Ma meglio di me parla di questi argomenti Francesca Santucci nella sezione "Donne nell'antichità", dove passa in rassegna la condizione di vita della donna greca, spartana ed ateniese, di quella della Roma repubblicana e della Roma imperiale, per finire alle condizioni della donna celtica. La sua analisi prosegue, inframmezzata da singole biografie, nella sezione relativa alla condizione delle donne nel Medioevo, dove il suo interesse s'appunta sia sull'Alto, sia sul Basso Medioevo, con un'enfasi particolare sulle leggi federiciane e sulla mentalità progressista che esse rispecchiano. Quel che statuisce l'uomo "che cambiò il mondo", come lo definisce H. M. Schaller: "De la violentia facta a meretrice / OMNES NOSTRO REgimini. Comanda lo Imperatore che nullo sforze la meretrice a la sua voluntà, et si contrafarà sia privato del capo. Però questo è vero si se lamenterà infra octo giorni, altramente non pare li sia facta forza, excepto se in quilli octo giorni non stesse in sua libertà. (I 21). / CAPITALEM. Comanda lo Imperatore che si alcuno stuprasse o furasse una vergine, vidua, sposa o maritata, overo si alcuno nascondesse lo rapitore, deve essere privato del capo, cessante quella antiqua consuetudine che voleva che, si lo rapitore la pigliasse per mogliere, non fusse tenuto ad alcuna pena. (I 22. I)" dovrebbero andarselo a rileggere ed assimilarlo, mutatis mutandis, certi odierni giudicanti e certi politicanti "nostrani".

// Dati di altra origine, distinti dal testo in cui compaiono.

**src/rtl/clkdiv_multi.sv**
```systemverilog
// Multi-channel programmable clock divider with glitch-free divisor updates.
// Optional phase-align input enabled by defining CLKDIV_MULTI_SYNC_EN.
module clkdiv_multi #(
    parameter  int unsigned CHANNELS     = 2,
    parameter  int unsigned WIDTH        = 16,
    parameter  int unsigned DEFAULT_HALF = 8,
    localparam int unsigned CHW          = (CHANNELS > 1) ? $clog2(CHANNELS) : 1
) (
    input  logic                i_clk,
    input  logic                i_reset_n,
    input  logic [CHANNELS-1:0] i_en,
    input  logic                i_sync,
    input  logic                i_wr_valid,
    output logic                o_wr_ready,
    input  logic [CHW-1:0]      i_wr_ch,
    input  logic [WIDTH-1:0]    i_wr_half,
    output logic [CHANNELS-1:0] o_clk_div,
    output logic [CHANNELS-1:0] o_tick
);

    typedef enum logic [1:0] {
        MODE_IDLE,
        MODE_RUN,
        MODE_DRAIN
    } mode_t;

    mode_t               mode   [CHANNELS];
    logic [WIDTH-1:0]    half_q [CHANNELS];
    logic [WIDTH-1:0]    half_d [CHANNELS];
    logic [WIDTH-1:0]    cnt_q  [CHANNELS];
    logic [WIDTH-1:0]    cnt_d  [CHANNELS];
    logic [WIDTH-1:0]    pval_q [CHANNELS];
    logic [WIDTH-1:0]    pval_d [CHANNELS];
    logic [CHANNELS-1:0] pend_q, pend_d;
    logic [CHANNELS-1:0] clk_q, clk_d;
    logic [CHANNELS-1:0] tick_q, tick_d;
    logic [CHANNELS-1:0] wr_hit;
    logic [(1<<CHW)-1:0] pend_pad;
    logic                wr_ready;

    // State register
    always_ff @(posedge i_clk or negedge i_reset_n) begin
        if (!i_reset_n) begin
            for (int unsigned n = 0; n < CHANNELS; n++) begin
                half_q[n] <= WIDTH'(DEFAULT_HALF);
                cnt_q[n]  <= '0;
                pval_q[n] <= '0;
            end
            pend_q <= '0;
            clk_q  <= '0;
            tick_q <= '0;
        end else begin
            for (int unsigned n = 0; n < CHANNELS; n++) begin
                half_q[n] <= half_d[n];
                cnt_q[n]  <= cnt_d[n];
                pval_q[n] <= pval_d[n];
            end
            pend_q <= pend_d;
            clk_q  <= clk_d;
            tick_q <= tick_d;
        end
    end

    always_comb begin
        for (int unsigned n = 0; n < CHANNELS; n++) begin
            if (half_q[n] == '0)
                mode[n] = MODE_IDLE;
            else if (i_en[n])
                mode[n] = MODE_RUN;
            else if (clk_q[n])
                mode[n] = MODE_DRAIN;
            else
                mode[n] = MODE_IDLE;
        end
    end

    // Next-state logic. A pending H=0 applied at a boundary forces the output
    // low there, so stopping never leaves a one-cycle runt high pulse.
    always_comb begin
        for (int unsigned n = 0; n < CHANNELS; n++) begin
            half_d[n] = half_q[n];
            cnt_d[n]  = cnt_q[n];
            pval_d[n] = pval_q[n];
            pend_d[n] = pend_q[n];
            clk_d[n]  = clk_q[n];
            tick_d[n] = 1'b0;
            case (mode[n])
                MODE_RUN, MODE_DRAIN: begin
                    if (cnt_q[n] == half_q[n] - WIDTH'(1)) begin
                        cnt_d[n] = '0;
                        clk_d[n] = (mode[n] == MODE_RUN) ? ~clk_q[n] : 1'b0;
                        if (pend_q[n]) begin
                            half_d[n] = pval_q[n];
                            pend_d[n] = 1'b0;
                            if (pval_q[n] == '0)
                                clk_d[n] = 1'b0;
                        end
                    end else begin
                        cnt_d[n] = cnt_q[n] + WIDTH'(1);
                    end
                end
                default: begin
                    cnt_d[n] = '0;
                    clk_d[n] = 1'b0;
                    if (pend_q[n]) begin
                        half_d[n] = pval_q[n];
                        pend_d[n] = 1'b0;
                    end
                end
            endcase
`ifdef CLKDIV_MULTI_SYNC_EN
            if (i_sync && i_en[n]) begin
                cnt_d[n] = '0;
                clk_d[n] = 1'b0;
                if (pend_q[n]) begin
                    half_d[n] = pval_q[n];
                    pend_d[n] = 1'b0;
                end
            end
`endif
            tick_d[n] = ~clk_q[n] & clk_d[n];
            // Ready gating means a write never lands while pend_q is set
            if (wr_hit[n]) begin
                pval_d[n] = i_wr_half;
                pend_d[n] = 1'b1;
            end
        end
    end

`ifndef CLKDIV_MULTI_SYNC_EN
    logic unused_sync;
    assign unused_sync = i_sync;
`endif

    // Outputs; out-of-range channel numbers see a zero pending bit and are dropped
    always_comb begin
        pend_pad                 = '0;
        pend_pad[CHANNELS-1:0]   = pend_q;
        wr_ready                 = ~pend_pad[i_wr_ch];
        for (int unsigned n = 0; n < CHANNELS; n++)
            wr_hit[n] = i_wr_valid && wr_ready && (i_wr_ch == CHW'(n));
    end

    assign o_wr_ready = wr_ready;
    assign o_clk_div  = clk_q;
    assign o_tick     = tick_q;

endmodule

```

Un ultimo accenno alla terza sezione generale, quella sulle streghe ("Il massacro delle donne"). Si tratta a mio parere della parte più approfondita ed interessante del libro, che fornisce un quadro chiaro e preciso del passaggio da una superstizione a qualcosa di più tragico, l'inquisizione, con quella sinistra scia d'assassinî che comportò. Strega da stria, a sua volta da strix (la "strige immonda" di belliniana memoria), uccello mitologico notturno che succhiava il sangue e mangiava carne umana, stava con le zampe in alto e la testa in basso (come i vampiri, o pipistrelli nostrani, con evidente parentela semantica con i succiacapre o tettavacche e con i chupacabras americani) ed era frutto di metamorfosi di persone che avevano attuato il cannibalismo. Da stria all'italiano strega, al rumeno strigoaicǎ e all'albanese shtriga il passo è breve. Da strix viene anche il nome scientifico della famiglia degli strigidi (o Strigidae), uccelli rapaci cui appartengono quelli del genere Strix (allocchi). Celebri, infine, le streghe di Triora, e famoso il processo del 1588, le bàggiue, termine che non ci vuole molto a ricondurre al rospo (bàggiu) e alle "fate intese a malefici con cibi e con bevande affatturate ... chi sa quali fate, e in chi sa quali tenebrosi offici!". Sopravvivenza di antichi culti pagani, sopravvivenza dell'antico fino ai giorni nostri, tradizioni - per fortuna - dure a morire, come attesta ancor oggi un proverbio della Valdivara, in provincia della Spezia, da dove scrivo "ciöve o mia u su, e strie fan l'amù".
Grazie a Francesca Santucci per avermi dato l'occasione di dire queste cose, grazie per tutto quello che scrive e grazie a chi avrà avuto la pazienza di lèggere queste mie divagazioni.